Monday, February 26, 2007

The British Empire rises again - in the blogosphere

Over on Diversely We Sail, Peter says that “the British press seems to be going through a period of introspective fixation on the issues of marriage, family cohesion and youthful dysfunction.”

This post isn’t about that, but it is about the British press: in particular, the British newspaper opinion column.

This in an area where Britannia still indisputably rules the world. In terms of quantity, the US dominates the political/social blogs of course, but a vastly disproportionate number of cut-and-pastings on them come from the hacks at The Times, the Telegraph, the Guardian and the Independent.

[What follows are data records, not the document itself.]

<file path="config.mk">
export PLATFORM = sky130hd
export DESIGN_NAME = pipeline_hazard_ctrl
export DESIGN_NICKNAME = d
export VERILOG_FILES = /design/src/rtl/pipeline_hazard_ctrl.sv
export SDC_FILE = /design/constraint.sdc
export NUM_CORES = 1
export LEC_CHECK = 0
export CAP_MARGIN = 10
export CORE_UTILIZATION = 40
export CTS_CLUSTER_SIZE = 14
export DETAILED_ROUTE_END_ITERATION = 16
export GPL_TIMING_DRIVEN = 0
export PLACE_DENSITY = 0.71
export SETUP_SLACK_MARGIN = 0.02
export SYNTH_ARGS = -nofsm -noshare
export SYNTH_HDL_FRONTEND = slang
export SYNTH_SLANG_ARGS = --single-unit
export TNS_END_PERCENT = 10
</file>
<file path="constraint.sdc">
create_clock -name clk -period 2.7 [get_ports clk]
set_input_delay 0.81 -clock clk [delete_from_list [all_inputs] [get_ports clk]]
set_output_delay 0.81 -clock clk [all_outputs]
set_load 0.02 [all_outputs]
</file>
**src/rtl/ua_pkg.sv**
```systemverilog
// Shared UART definitions: receiver FSM state encoding, 8N1 frame constants and a
// constant-evaluable ceiling log2 used to size counters.
package ua_pkg;

    typedef enum logic [1:0] {
        RX_IDLE,
        RX_START,
        RX_DATA,
        RX_STOP
    } rx_state_t;

    localparam int   UA_DATA_BITS  = 8;
    localparam logic UA_IDLE_LEVEL = 1'b1;

    // Bits needed to hold the values 0 .. value-1.
    function automatic int log2(input int value);
        int result;
        result = 0;
        for (int v = value - 1; v > 0; v = v >> 1) begin
            result++;
        end
        return result;
    endfunction

endpackage

```
**src/rtl/ua_sync.sv**
```systemverilog
// Two-flop synchronizer for an asynchronous single-bit input; both flops reset to
// ResetValue so the output does not glitch when reset is released.
module ua_sync #(
    parameter logic ResetValue = 1'b1
) (
    input  logic Clock,
    input  logic Reset,
    input  logic din,
    output logic dout
);

    logic meta;

    // NOTE: non-blocking assignments let meta and dout sample their inputs together,
    // giving a true two-stage pipeline regardless of statement order.
    always_ff @(posedge Clock) begin
        if (Reset) begin
            meta <= ResetValue;
            dout <= ResetValue;
        end else begin
            meta <= din;
            dout <= meta;
        end
    end

endmodule

```
**src/rtl/ua_receive.sv**
```systemverilog
// UART 8N1 receiver with a valid/ready holding register for the received byte.
// Defining UA_RX_ERR_EN adds the FramingError and Overrun one-cycle pulse outputs.
module ua_receive
    import ua_pkg::*;
#(
    parameter int ClockFreq = 100_000_000,
    parameter int BaudRate  = 115_200
) (
    input  logic                    Clock,
    input  logic                    Reset,
    input  logic                    SIn,
    output logic [UA_DATA_BITS-1:0] DataOut,
    output logic                    DataOutValid,
    input  logic                    DataOutReady
`ifdef UA_RX_ERR_EN
    ,
    output logic                    FramingError,
    output logic                    Overrun
`endif
);

    localparam int SymbolEdgeTime    = ClockFreq / BaudRate;
    localparam int SampleTime        = SymbolEdgeTime / 2;
    localparam int ClockCounterWidth = log2(SymbolEdgeTime);
    localparam int BitCounterWidth   = log2(UA_DATA_BITS);

    localparam logic [ClockCounterWidth-1:0] SampleLast = ClockCounterWidth'(SampleTime - 1);
    localparam logic [ClockCounterWidth-1:0] SymbolLast = ClockCounterWidth'(SymbolEdgeTime - 1);
    localparam logic [ClockCounterWidth-1:0] CountOne   = ClockCounterWidth'(1);
    localparam logic [BitCounterWidth-1:0]   LastBit    = BitCounterWidth'(UA_DATA_BITS - 1);

    logic                         rx_s;
    rx_state_t                    state, state_next;
    logic [ClockCounterWidth-1:0] clock_counter, clock_counter_next;
    logic [BitCounterWidth-1:0]   bit_counter, bit_counter_next;
    logic [UA_DATA_BITS-1:0]      shift, shift_next;
    logic                         stop_edge;
    logic                         byte_done;

    ua_sync #(
        .ResetValue(UA_IDLE_LEVEL)
    ) u_sync (
        .Clock(Clock),
        .Reset(Reset),
        .din  (SIn),
        .dout (rx_s)
    );

    assign stop_edge = (state == RX_STOP) && (clock_counter == SymbolLast);
    assign byte_done = stop_edge && (rx_s == UA_IDLE_LEVEL);

    always_ff @(posedge Clock) begin
        if (Reset) begin
            state         <= RX_IDLE;
            clock_counter <= '0;
            bit_counter   <= '0;
        end else begin
            state         <= state_next;
            clock_counter <= clock_counter_next;
            bit_counter   <= bit_counter_next;
        end
    end

    // NOTE: the shift register is pure datapath and is completely rewritten before it
    // is ever copied out, so it carries no reset.
    always_ff @(posedge Clock) begin
        shift <= shift_next;
    end

    // NOTE: every signal driven here gets a default before the case, so no path can
    // leave one unassigned and infer a latch.
    always_comb begin
        state_next         = state;
        clock_counter_next = clock_counter + CountOne;
        bit_counter_next   = bit_counter;
        shift_next         = shift;
        unique case (state)
            RX_IDLE: begin
                // The detection cycle counts as the first cycle of the start bit.
                clock_counter_next = '0;
                if (rx_s != UA_IDLE_LEVEL) begin
                    state_next         = RX_START;
                    clock_counter_next = CountOne;
                end
            end
            RX_START: begin
                if (clock_counter == SampleLast) begin
                    clock_counter_next = '0;
                    bit_counter_next   = '0;
                    state_next         = (rx_s == UA_IDLE_LEVEL) ? RX_IDLE : RX_DATA;
                end
            end
            RX_DATA: begin
                if (clock_counter == SymbolLast) begin
                    clock_counter_next = '0;
                    shift_next         = {rx_s, shift[UA_DATA_BITS-1:1]};
                    if (bit_counter == LastBit) begin
                        state_next = RX_STOP;
                    end else begin
                        bit_counter_next = bit_counter + 1'b1;
                    end
                end
            end
            RX_STOP: begin
                if (clock_counter == SymbolLast) begin
                    clock_counter_next = '0;
                    state_next         = RX_IDLE;
                end
            end
            default: begin
                state_next         = RX_IDLE;
                clock_counter_next = '0;
            end
        endcase
    end

    // A completed byte is only taken when the holding register is empty or being drained.
    always_ff @(posedge Clock) begin
        if (Reset) begin
            DataOut      <= '0;
            DataOutValid <= 1'b0;
        end else if (byte_done && (!DataOutValid || DataOutReady)) begin
            DataOut      <= shift;
            DataOutValid <= 1'b1;
        end else if (DataOutReady) begin
            DataOutValid <= 1'b0;
        end
    end

`ifdef UA_RX_ERR_EN
    always_ff @(posedge Clock) begin
        if (Reset) begin
            FramingError <= 1'b0;
            Overrun      <= 1'b0;
        end else begin
            FramingError <= stop_edge && (rx_s != UA_IDLE_LEVEL);
            Overrun      <= byte_done && DataOutValid && !DataOutReady;
        end
    end
`endif

endmodule

```
**config.mk**
```make
export PLATFORM = sky130hd
export DESIGN_NAME = ua_receive
export DESIGN_NICKNAME = d
export VERILOG_FILES = /design/src/rtl/ua_pkg.sv /design/src/rtl/ua_sync.sv /design/src/rtl/ua_receive.sv
export SDC_FILE = /design/constraint.sdc
export NUM_CORES = 1
export LEC_CHECK = 0
export BUFFER_PORTS_ARGS = -buffer_cell sky130_fd_sc_hd__clkbuf_2
export CORE_MARGIN = 8
export CORE_UTILIZATION = 59
export DETAILED_ROUTE_END_ITERATION = 8
export PLACE_DENSITY = 0.79
export SYNTH_ARGS = -nofsm -noshare
export SYNTH_HDL_FRONTEND = slang
export SYNTH_SLANG_ARGS = --single-unit
```
**constraint.sdc**
```tcl
create_clock -name Clock -period 5.3 [get_ports Clock]
set_input_delay 1.325 -clock Clock [delete_from_list [all_inputs] [get_ports Clock]]
set_output_delay 1.325 -clock Clock [all_outputs]
set_load 0.02 [all_outputs]
```
$ cat src/rtl/uart_fifo_mem.sv
// depth x data_bits register array, one write port, async read.
// Ports: clk, we_i/waddr_i/wdata_i write, raddr_i -> rdata_o read.
module uart_fifo_mem #(
  parameter int unsigned data_bits = 8,
  parameter int unsigned depth     = 16,
  parameter int unsigned AW        = $clog2(depth)
) (
  input  logic                 clk,
  input  logic                 we_i,
  input  logic [AW-1:0]        waddr_i,
  input  logic [data_bits-1:0] wdata_i,
  input  logic [AW-1:0]        raddr_i,
  output logic [data_bits-1:0] rdata_o
);

  logic [data_bits-1:0] mem_q [depth];

  always_ff @(posedge clk) begin
    if (we_i) mem_q[waddr_i] <= wdata_i;
  end

  assign rdata_o = mem_q[raddr_i];

endmodule

$ cat src/rtl/uart_tx_fifo.sv
// Character FIFO feeding uart_tx with a launch/handshake FSM.
// Ports: clk, rst (async, active-low), bus (uart_tx_fifo_if.slave).
module uart_tx_fifo
  import uart_pkg::*;
#(
  parameter int unsigned data_bits     = UART_DATA_BITS,
  parameter int unsigned depth         = UART_FIFO_DEPTH,
  parameter int unsigned start_timeout = UART_START_TIMEOUT
) (
  input  logic clk,
  input  logic rst,
  uart_tx_fifo_if.slave bus
);

  localparam int unsigned AW = $clog2(depth);
  localparam int unsigned CW = AW + 1;
  localparam int unsigned TW =
    (start_timeout > 1) ? $clog2(start_timeout) : 1;

  txf_state_e           state_q, state_d;
  logic [AW-1:0]        wr_ptr_q, wr_ptr_d;
  logic [AW-1:0]        rd_ptr_q, rd_ptr_d;
  logic [CW-1:0]        count_q, count_d;
  logic [TW-1:0]        tmr_q, tmr_d;
  logic [data_bits-1:0] dout_q, dout_d;
  logic [data_bits-1:0] head;
  logic                 vld_q, vld_d;
  logic                 ovf_q, ovf_d;
  logic                 serr_q, serr_d;
  logic                 full, empty;
  logic                 wr_ok, pop;

  assign full  = (count_q == CW'(depth));
  assign empty = (count_q == '0);
  // A pop in the same cycle does not make room for a write.
  assign wr_ok = bus.wr_en & ~full & ~bus.flush;
  assign ovf_d = bus.wr_en & full & ~bus.flush;

  uart_fifo_mem #(
    .data_bits (data_bits),
    .depth     (depth)
  ) u_mem (
    .clk     (clk),
    .we_i    (wr_ok),
    .waddr_i (wr_ptr_q),
    .wdata_i (bus.wr_data),
    .raddr_i (rd_ptr_q),
    .rdata_o (head)
  );

  always_comb begin
    state_d = state_q;
    tmr_d   = tmr_q;
    vld_d   = 1'b0;
    dout_d  = dout_q;
    serr_d  = 1'b0;
    pop     = 1'b0;
    unique case (state_q)
      TXF_IDLE: begin
        if (!empty && !bus.tx_active && !bus.flush) begin
          vld_d   = 1'b1;
          dout_d  = head;
          pop     = 1'b1;
          tmr_d   = '0;
          state_d = TXF_WAIT_START;
        end
      end
      TXF_WAIT_START: begin
        if (bus.tx_active) begin
          tmr_d   = '0;
          state_d = TXF_WAIT_DONE;
        end else if (tmr_q == TW'(start_timeout - 1)) begin
          // Transmitter never picked it up: the character is lost.
          tmr_d   = '0;
          serr_d  = 1'b1;
          state_d = TXF_IDLE;
        end else begin
          tmr_d = tmr_q + TW'(1);
        end
      end
      TXF_WAIT_DONE: begin
        if (!bus.tx_active) state_d = TXF_IDLE;
      end
      default: state_d = TXF_IDLE;
    endcase
  end

  always_comb begin
    wr_ptr_d = wr_ptr_q;
    rd_ptr_d = rd_ptr_q;
    count_d  = count_q;
    if (bus.flush) begin
      wr_ptr_d = '0;
      rd_ptr_d = '0;
      count_d  = '0;
    end else begin
      // Power-of-two depth: pointers wrap by overflow.
      if (wr_ok) wr_ptr_d = wr_ptr_q + AW'(1);
      if (pop)   rd_ptr_d = rd_ptr_q + AW'(1);
      if (wr_ok && !pop) count_d = count_q + CW'(1);
      if (!wr_ok && pop) count_d = count_q - CW'(1);
    end
  end

  always_ff @(posedge clk or negedge rst) begin
    if (!rst) begin
      state_q  <= TXF_IDLE;
      wr_ptr_q <= '0;
      rd_ptr_q <= '0;
      count_q  <= '0;
      tmr_q    <= '0;
      dout_q   <= '0;
      vld_q    <= 1'b0;
      ovf_q    <= 1'b0;
      serr_q   <= 1'b0;
    end else begin
      state_q  <= state_d;
      wr_ptr_q <= wr_ptr_d;
      rd_ptr_q <= rd_ptr_d;
      count_q  <= count_d;
      tmr_q    <= tmr_d;
      dout_q   <= dout_d;
      vld_q    <= vld_d;
      ovf_q    <= ovf_d;
      serr_q   <= serr_d;
    end
  end

  assign bus.tx_data_in  = dout_q;
  assign bus.tx_data_vld = vld_q;
  assign bus.full        = full;
  assign bus.empty       = empty;
  assign bus.count       = count_q;
  assign bus.overflow    = ovf_q;
  assign bus.start_err   = serr_q;

endmodule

The instant editorial comment on contemporary trends and zeitgeists seems to be a British speciality. This is not an unqualified Good Thing, but it is a great thing for the way that the blogosphere works. It helps that all the British broadsheets have terrific websites of course, but British newspapers do just seem to be in a different league when it comes to quality of writing.

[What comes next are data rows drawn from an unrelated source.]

File: src/rtl/dht11_read_sequencer.sv
// DHT11 host sequencer: issues the start pulse, times response and 40 data bits, checks the sum.
// Launches on start, a pending request or the poll timer; a holdoff separates transactions.
module dht11_read_sequencer #(
    parameter int START_LOW_CYC  = 18000,
    parameter int RELEASE_CYC    = 30,
    parameter int BIT_THRESH_CYC = 48,
    parameter int TIMEOUT_CYC    = 200,
    parameter int HOLDOFF_CYC    = 1000000,
    parameter int POLL_CYC       = 2000000
) (
    input  logic       clk,
    input  logic       reset,
    input  logic       start,
    input  logic       auto_en,
    input  logic       dht_in,
    output logic       dht_oe,
    output logic       busy,
    output logic       valid,
    output logic [7:0] humidity,
    output logic [7:0] temperature,
    output logic       err_timeout,
    output logic       err_checksum
);
    localparam int PH_MAX0 = (START_LOW_CYC > RELEASE_CYC) ? START_LOW_CYC : RELEASE_CYC;
    localparam int PH_MAX  = (PH_MAX0 > TIMEOUT_CYC) ? PH_MAX0 : TIMEOUT_CYC;
    localparam int PH_W    = $clog2(PH_MAX + 1);
    localparam int HO_W    = $clog2(HOLDOFF_CYC + 1);
    localparam int PO_W    = $clog2(POLL_CYC + 1);

    typedef enum logic [3:0] {
        S_IDLE, S_START_LOW, S_RELEASE, S_RESP_LO, S_RESP_HI,
        S_RESP_END, S_BIT_LO, S_BIT_HI, S_CHECK
    } state_t;

    state_t            state_q, state_d;
    logic [2:0]        sync_q, sync_d;
    logic [PH_W-1:0]   phase_q, phase_d;
    logic [HO_W-1:0]   holdoff_q, holdoff_d;
    logic [PO_W-1:0]   poll_q, poll_d;
    logic              poll_due_q, poll_due_d;
    logic              pending_q, pending_d;
    logic [5:0]        bit_cnt_q, bit_cnt_d;
    logic [39:0]       data_q, data_d;
    logic [7:0]        hum_q, hum_d, tmp_q, tmp_d;
    logic              valid_q, valid_d, err_to_q, err_to_d, err_ck_q, err_ck_d;
    logic              oe_q, oe_d, busy_q, busy_d;

    logic       rise, fall, launch, waiting, timeout, bit_val;
    logic [7:0] sum;

    // sync_q[1] is the synchronized pad, sync_q[2] its previous value
    assign rise    = sync_q[1] & ~sync_q[2];
    assign fall    = ~sync_q[1] & sync_q[2];
    assign launch  = (state_q == S_IDLE) && (start || pending_q || poll_due_q) && (holdoff_q == '0);
    assign waiting = (state_q inside {S_RESP_LO, S_RESP_HI, S_RESP_END, S_BIT_LO, S_BIT_HI});
    // phase restarts one cycle after the rise, so phase+1 is the synchronized high time
    assign bit_val = (phase_q >= PH_W'(BIT_THRESH_CYC));
    assign sum     = data_q[39:32] + data_q[31:24] + data_q[23:16] + data_q[15:8];

    always_ff @(posedge clk or posedge reset) begin
        if (reset) begin
            state_q    <= S_IDLE;
            sync_q     <= '1;
            phase_q    <= '0;
            holdoff_q  <= '0;
            poll_q     <= '0;
            poll_due_q <= 1'b0;
            pending_q  <= 1'b0;
            bit_cnt_q  <= '0;
            data_q     <= '0;
            hum_q      <= '0;
            tmp_q      <= '0;
            valid_q    <= 1'b0;
            err_to_q   <= 1'b0;
            err_ck_q   <= 1'b0;
            oe_q       <= 1'b0;
            busy_q     <= 1'b0;
        end else begin
            state_q    <= state_d;
            sync_q     <= sync_d;
            phase_q    <= phase_d;
            holdoff_q  <= holdoff_d;
            poll_q     <= poll_d;
            poll_due_q <= poll_due_d;
            pending_q  <= pending_d;
            bit_cnt_q  <= bit_cnt_d;
            data_q     <= data_d;
            hum_q      <= hum_d;
            tmp_q      <= tmp_d;
            valid_q    <= valid_d;
            err_to_q   <= err_to_d;
            err_ck_q   <= err_ck_d;
            oe_q       <= oe_d;
            busy_q     <= busy_d;
        end
    end

    always_comb begin
        state_d = state_q;
        timeout = 1'b0;
        case (state_q)
            S_IDLE:      if (launch) state_d = S_START_LOW;
            S_START_LOW: if (phase_q == PH_W'(START_LOW_CYC - 1)) state_d = S_RELEASE;
            S_RELEASE:   if (phase_q == PH_W'(RELEASE_CYC - 1)) state_d = S_RESP_LO;
            S_RESP_LO:   if (fall) state_d = S_RESP_HI;
            S_RESP_HI:   if (rise) state_d = S_RESP_END;
            S_RESP_END:  if (fall) state_d = S_BIT_LO;
            S_BIT_LO:    if (rise) state_d = S_BIT_HI;
            S_BIT_HI:    if (fall) state_d = (bit_cnt_q == 6'd39) ? S_CHECK : S_BIT_LO;
            S_CHECK:     state_d = S_IDLE;
            default:     state_d = S_IDLE;
        endcase
        if (waiting && (state_d == state_q) && (phase_q == PH_W'(TIMEOUT_CYC - 1))) begin
            timeout = 1'b1;
            state_d = S_IDLE;
        end
    end

    always_comb begin
        sync_d = {sync_q[1:0], dht_in};

        if (state_d != state_q)              phase_d = '0;
        else if (phase_q == PH_W'(PH_MAX))   phase_d = phase_q;
        else                                 phase_d = phase_q + PH_W'(1);

        holdoff_d = holdoff_q;
        if (state_q != S_IDLE && state_d == S_IDLE) holdoff_d = HO_W'(HOLDOFF_CYC);
        else if (holdoff_q != '0)                   holdoff_d = holdoff_q - HO_W'(1);

        pending_d = pending_q;
        if (launch)                                                    pending_d = 1'b0;
        else if (start && state_q == S_IDLE && holdoff_q != '0)        pending_d = 1'b1;

        // poll period runs start-to-start: the launch cycle counts as the first cycle
        poll_d     = poll_q;
        poll_due_d = poll_due_q;
        if (!auto_en) begin
            poll_d     = '0;
            poll_due_d = 1'b0;
        end else if (launch) begin
            poll_d     = PO_W'(1);
            poll_due_d = 1'b0;
        end else if (poll_q >= PO_W'(POLL_CYC - 1)) begin
            poll_due_d = 1'b1;
        end else begin
            poll_d = poll_q + PO_W'(1);
        end

        bit_cnt_d = bit_cnt_q;
        data_d    = data_q;
        if (launch) begin
            bit_cnt_d = '0;
            data_d    = '0;
        end else if (state_q == S_BIT_HI && fall) begin
            data_d = {data_q[38:0], bit_val};
            if (bit_cnt_q != 6'h3f) bit_cnt_d = bit_cnt_q + 6'd1;
        end

        hum_d    = hum_q;
        tmp_d    = tmp_q;
        valid_d  = 1'b0;
        err_ck_d = 1'b0;
        err_to_d = timeout;
        if (state_q == S_CHECK) begin
            if (sum == data_q[7:0]) begin
                hum_d   = data_q[39:32];
                tmp_d   = data_q[23:16];
                valid_d = 1'b1;
            end else begin
                err_ck_d = 1'b1;
            end
        end

        oe_d   = (state_d == S_START_LOW);
        busy_d = (state_d != S_IDLE);
    end

    assign dht_oe       = oe_q;
    assign busy         = busy_q;
    assign valid        = valid_q;
    assign humidity     = hum_q;
    assign temperature  = tmp_q;
    assign err_timeout  = err_to_q;
    assign err_checksum = err_ck_q;
endmodule
$ cat src/rtl/crc_pkg.sv
// Shared constants and types for the CRC AHB-Lite feeder: CRC IP register
// offsets, AHB encodings and the feeder FSM state type.
package crc_pkg;

   // CRC IP register map, relative to the IP base address
   localparam logic [31:0] CRC_DR_OFS   = 32'h0000_0000;
   localparam logic [31:0] CRC_CR_OFS   = 32'h0000_0008;
   // CR value that reloads INIT into the CRC chain (bit 0 = RESET)
   localparam logic [31:0] CRC_CR_RESET = 32'h0000_0001;

   // AHB-Lite encodings used by the feeder
   localparam logic [1:0] HTRANS_IDLE   = 2'b00;
   localparam logic [1:0] HTRANS_NONSEQ = 2'b10;
   localparam logic [2:0] HSIZE_WORD    = 3'b010;

   // Feeder job sequencer states
   typedef enum logic [2:0] {
      ST_IDLE = 3'd0,
      ST_CR_A = 3'd1,
      ST_WR_A = 3'd2,
      ST_RD_A = 3'd3,
      ST_RD_D = 3'd4,
      ST_FIN  = 3'd5
   } feed_state_e;

endpackage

Bryan Appleyard observes that the best US writing is to be found in magazines rather than papers. For some reason, whereas US magazine writing is top-notch and in-depth, the American newspaper hacks don’t seem so able to discover that happy middle ground between extremist shock-jock polemic on the one hand; and bland statement of the factually correct and the uncontroversial obvious on the other.

The British are in danger of completely monopolising this blog-friendly middle-ground of thoughtful but forthright daily hackery.

For proof, take a look at Daniel Finkelstein’s 'Daily Fix' round-up of all the journos.

3 comments:

David said...

Of the four national US papers, USA Today, the NY Times, the Wall Street Journal and, provisionally, the Washington Post, the latter three are pretty good, and USA Today is perfect at being what it wants to be.

Local and regional US papers are terrible. They're pablum, they're written at a sixth grade level and they delight in being shallow.

But I agree with Brit that even the big three are nowhere near as good at op/ed as the British papers. When's the last time you read anything startling in a US op/ed? When do any of the big 3 veer more than a couple of degrees off of conventional wisdom? For that matter, the whole point of the NY Times op/ed page is to communicate to the media world what the center left conventional wisdom is. If you look at the NY Times in the morning, you know what's going to be on the TV news at night -- not just what stories will be covered, but what's going to be said about them. I don't think that any of the UK papers has anything like that power to shape conventional wisdom.

Hey Skipper said...

m ali:

You are right, there is nothing to rival the Economist, and I'm going to resume getting it once I've finished moving.

Brit:

It is worth mentioning that the UK corners the market on quality obits.

erp said...

Peter, the media is already a parody of itself.